Os medicamentos sem eficácia comprovada contra a Covid-19 podem ser incluídos no rol de produtos fornecidos gratuitamente ou com desconto de até 90% pelo Programa Farmácia Popular. O Ministério da Saúde faz estudos, desde julho, sobre a "viabilidade econômica" de distribuir sulfato de hidroxicloroquina, ivermectina e azitromicina para pacientes infectados pelo vírus.
De acordo com UOL, os medicamentos não possuem eficácia comprovada, no entanto, o presidente Jair Bolsonaro acredita que seja a medida ideal para combater a doença que já matou mais de 120 mil brasileiros, desde o início da pandemia no país, em março deste ano. Inclusive, a saída dos ministros da Saúde Luiz Henrique Mandetta e Nelson Teich, entre outros motivos, se deu por discordarem sobre a prescrição desses medicamentos.

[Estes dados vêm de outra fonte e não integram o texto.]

==> config.mk <==
export PLATFORM = sky130hd
export DESIGN_NAME = imm_gen_pipe_flat
export DESIGN_NICKNAME = d
export VERILOG_FILES = /design/src/rtl/imm_gen_pipe_if.sv /design/src/rtl/imm_gen_pipe.sv /design/src/flat_wrapper.sv
export SDC_FILE = /design/constraint.sdc
export NUM_CORES = 1
export LEC_CHECK = 0
export BUFFER_PORTS_ARGS = -buffer_cell sky130_fd_sc_hd__buf_2
export CORE_MARGIN = 3
export CORE_UTILIZATION = 35
export DETAILED_ROUTE_END_ITERATION = 16
export SYNTH_ARGS = -nofsm -noshare
export SYNTH_HDL_FRONTEND = slang
export SYNTH_SLANG_ARGS = --single-unit
==> constraint.sdc <==
create_clock -name clk -period 3.5 [get_ports clk]
set_input_delay 0 -clock clk [delete_from_list [all_inputs] [get_ports clk]]
set_output_delay 0 -clock clk [all_outputs]
set_load 0.05 [all_outputs]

Já o general Eduardo Pazuello, ministro interino, desde a saída de Teich, em maio, atendeu aos pedidos de Bolsonaro e passou a recomendar o uso destes remédios desde os primeiros sintomas da covid-19, contrariando orientações de entidades médicas e científicas, como a Organização Mundial de Saúde (OMS). O próprio Bolsonaro e a primeira-dama, Michelle, disseram ter se tratado com os medicamentos.